Collected data entries
************

[config.mk]
export PLATFORM = sky130hd
export DESIGN_NAME = scalar_unit
export DESIGN_NICKNAME = d
export VERILOG_FILES = /design/src/hdl/scalar_core_pkg.sv /design/src/hdl/scalar_isa_pkg.sv /design/src/hdl/scalar_unit.sv /design/src/hdl/condition_register.sv /design/src/hdl/scalar_alu.sv /design/src/hdl/register_file.sv /design/src/hdl/program_counter.sv /design/src/hdl/scalar_sequencer.sv
export SDC_FILE = /design/constraint.sdc
export NUM_CORES = 1
export LEC_CHECK = 0
export BUFFER_PORTS_ARGS = -buffer_cell sky130_fd_sc_hd__buf_2
export CORE_AREA = 2 2 283 173
export CTS_CLUSTER_DIAMETER = 30
export DETAILED_ROUTE_END_ITERATION = 6
export DIE_AREA = 0 0 285 175
export GPL_ROUTABILITY_DRIVEN = 1
export PLACE_DENSITY = 0.5
export SLEW_MARGIN = 20
export SYNTH_ARGS = -nofsm -noshare
export SYNTH_HDL_FRONTEND = slang
export SYNTH_HIERARCHICAL = 1
export SYNTH_SLANG_ARGS = --single-unit
[constraint.sdc]
create_clock -name clock -period 5.6 [get_ports clock]
set_input_delay 1.68 -clock clock [delete_from_list [all_inputs] [get_ports clock]]
set_output_delay 1.68 -clock clock [all_outputs]
set_load 0.02 [all_outputs]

************

» **WHAT YOU SHOULD DO**
Write out every line from the data above that includes "clock".

» **EXPECTED OUTPUT**
create_clock -name clock -period 5.6 [get_ports clock]
set_input_delay 1.68 -clock clock [delete_from_list [all_inputs] [get_ports clock]]
set_output_delay 1.68 -clock clock [all_outputs]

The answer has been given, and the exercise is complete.